Can You Get Hired for Gaming?
Posted on March 28, 2006
Wired reports that Stephen Gillett landed a senior director job at Yahoo partly because of his World of Warcraft skills. For nongamers World of Warcraft is an extremely popular online MMORPG, or massively multiplayer online role-playing game.
In late 2004, Stephen Gillett was in the running for a choice job at Yahoo! - a senior management position in engineering. He was a strong contender. Gillett had been responsible for CNET's backend, and he had helped launch a number of successful startups. But he had an additional qualification his prospective employer wasn't aware of, one that gave him a decisive edge: He was one of the top guild masters in the online role-playing game World of Warcraft.Wired may be going a little overboard here. It does sound like some real intelligence and skills are required to advance to the upper levels of WOW. That doesn't mean there will be lots of companies looking for employees that have built powerful online characters. The only real situation where it might offer an advantage is if the recruiter is a fellow gamer and understands the MMORPG you mastered.***
In this way, the process of becoming an effective World of Warcraft guild master amounts to a total-immersion course in leadership. A guild is a collection of players who come together to share knowledge, resources, and manpower. To run a large one, a guild master must be adept at many skills: attracting, evaluating, and recruiting new members; creating apprenticeship programs; orchestrating group strategy; and adjudicating disputes. Guilds routinely splinter over petty squabbles and other basic failures of management; the master must resolve them without losing valuable members, who can easily quit and join a rival guild. Never mind the virtual surroundings; these conditions provide real-world training a manager can apply directly in the workplace.
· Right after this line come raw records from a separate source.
Background: an optimization exercise with open tools, aiming at small area, a short achievable clock period and few clock cycles per item. Do not read the settings as production practice. The RTL was checked by simulation tests, not by an equivalence proof against the original design. Power and IR drop assume default switching activity.

## flow/design.v (module list and top-level ports; edited modules follow where they fit)
// module segi_macc: 212 lines
// module segi_mul: 109 lines
// module segi_div: 139 lines
// module segi_ptab: 50 lines
// module segment_intersect_dedup: 377 lines
module segment_intersect_dedup (
  input  logic                                clk,
  input  logic                                rst_n,
  input  logic                                in_valid,
  output logic                                in_stall,
  input  logic [128:0]                        in_data,
  output logic                                out_valid,
  input  logic                                out_stall,
  output logic [52:0]                         out_data,
  input  logic                                cfg_valid,
  output logic                                cfg_ready,
  input  logic [segi_pkg::CFG_IDX_W-1:0]      cfg_index,
  input  logic [segi_pkg::CFG_DATA_W-1:0]     cfg_data
);
  // ...
==> flow/run.sh <==
#!/bin/bash
# synth_recipe.tcl (not shown) runs the flow's synth.tcl, then flattens the netlist and writes it again
# the make line also repeats each setting of config.mk as NAME=value (left out here)
make -C /OpenROAD-flow-scripts/flow DESIGN_CONFIG=/design/flow/config.mk WORK_HOME=/design/flow/orfs CLKGATE_MAP_FILE= SYNTH_SCRIPT=/design/flow/synth_recipe.tcl finish
==> flow/config.mk <==
export PLATFORM = sky130hd
export DESIGN_NAME = segment_intersect_dedup
export DESIGN_NICKNAME = segment_intersect_dedup
export VERILOG_FILES = /design/flow/design.v
export SDC_FILE = /design/flow/constraint.sdc
export NUM_CORES = 4
export LEC_CHECK = 0
export CAP_MARGIN = 20
export CORE_MARGIN = 2
export CORE_UTILIZATION = 40
export SETUP_SLACK_MARGIN = 5
export SLEW_MARGIN = 20
==> flow/constraint.sdc <==
create_clock -name core_clock -period 11.0 [get_ports {clk}]
set_input_delay 2.2000 -clock core_clock [delete_from_list [all_inputs] [get_ports {clk}]]
set_output_delay 2.2000 -clock core_clock [all_outputs]
set_load 0.01 [all_outputs]
==> impl_results.md, run 1 <==
* Outcome: no timing/DRC/antenna violations
* Uppermost routed layer: met5
* Post-Synth Adder-Cell Area at 0.1883
* Final period util at 0.5262
* Starting Density at 0.4010
* Pre-CTS setup slack at 4228 ps
* Cell variety after synth at 92
* Post-synth ARST share at 0
* Final Hold Fails at 0
* Tapcells at 7452
* Critical Path Stages at 18
* Most common cell in the netlist: nand2_1
* Worst r2r src: mb_r[5]
* Min-delay worst type: register to register
* Gate Count Post-Synth at 20390
* Clk tree area frac at 0.06158
* Detailed Routing Iterations Pass 1 at 13
* Hold depth at 0
* HPWL Detailed at 489900 um
* Vias/cell at 5.539
* Die area at 563400 um^2
* Critical path type: input port to register
* Yosys reg bits at 4320
* Final non-clock buffer share at 0.01950
* Flip-flop and latch count at 4320
* CTS buffer count at 443
* Largest family of logic cells by synthesized area: adder cells
* Met2 wire len at 313300 um
* Initial antenna violation count at 46
* YS warnings at 12
* R2R depth at 14
Testbench counts, summed over its fixed seeds: cycles 15,268, items 4,800.
==> module segi_ptab, before the edit <==
module segi_ptab (
  input  logic        clk,
  input  logic        rst_n,
  input  logic        scan,       
  input  logic [15:0] px,         
  input  logic [15:0] py,
  input  logic [16:0] lox,        
  input  logic [16:0] hix,
  input  logic [16:0] loy,
  input  logic [16:0] hiy,
  input  logic [6:0]  count,      
  output logic        near        
);
  localparam int L  = segi_pkg::LANES;
  localparam int R  = segi_pkg::ROWS;
  localparam int RB = (R > 1) ? $clog2(R) : 1;
  localparam int LB = $clog2(L);
  logic [RB-1:0] ph_r;
  logic [2:0]    cq;
  logic [LB-1:0] cr;
  logic          ph_lt, ph_eq, wr_row;
  logic [L-1:0]  hit_l;
  always_ff @(posedge clk) begin
    if (!rst_n) ph_r <= '0;
    else        ph_r <= (ph_r == RB'(R - 1)) ? '0 : ph_r + 1'b1;
  end
  assign cq     = count[6:LB];
  assign cr     = count[LB-1:0];
  assign ph_lt  = {1'b0, ph_r} < cq;
  assign ph_eq  = {1'b0, ph_r} == cq;
  assign wr_row = scan && ph_eq && (count < 7'd64);
  for (genvar l = 0; l < L; l++) begin : g_lane
    logic [R*32-1:0] ring_r;
    logic [15:0]     qx, qy;
    logic            valid, wr, nx, ny;
    assign qx    = ring_r[15:0];
    assign qy    = ring_r[31:16];
    assign valid = ph_lt || (ph_eq && (LB'(l) < cr));
    assign wr    = wr_row && (cr == LB'(l));
    assign nx    = (lox[16] || ({1'b0, qx} >= lox)) && ({1'b0, qx} <= hix);
    assign ny    = (loy[16] || ({1'b0, qy} >= loy)) && ({1'b0, qy} <= hiy);
    assign hit_l[l] = valid && nx && ny;
    if (R > 1) begin : g_rot
      always_ff @(posedge clk) ring_r <= {(wr ? {py, px} : ring_r[31:0]), ring_r[R*32-1:32]};
    end else begin : g_one
      always_ff @(posedge clk) ring_r <= wr ? {py, px} : ring_r;
    end
  end
  assign near = |hit_l;
endmodule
And that's exactly what Gillett is doing. He accepted Yahoo!'s offer and now works there as senior director of engineering operations. "I used to worry about not having what I needed to get a job done," he says. "Now I think of it like a quest; by being willing to improvise, I can usually find the people and resources I need to accomplish the task." His story - translating experience in the virtual world into success in the real one - is bound to become more common as the gaming audience explodes and gameplay becomes more sophisticated. The day may not be far off when companies receive resumes that include a line reading "level 60 tauren shaman in World of Warcraft."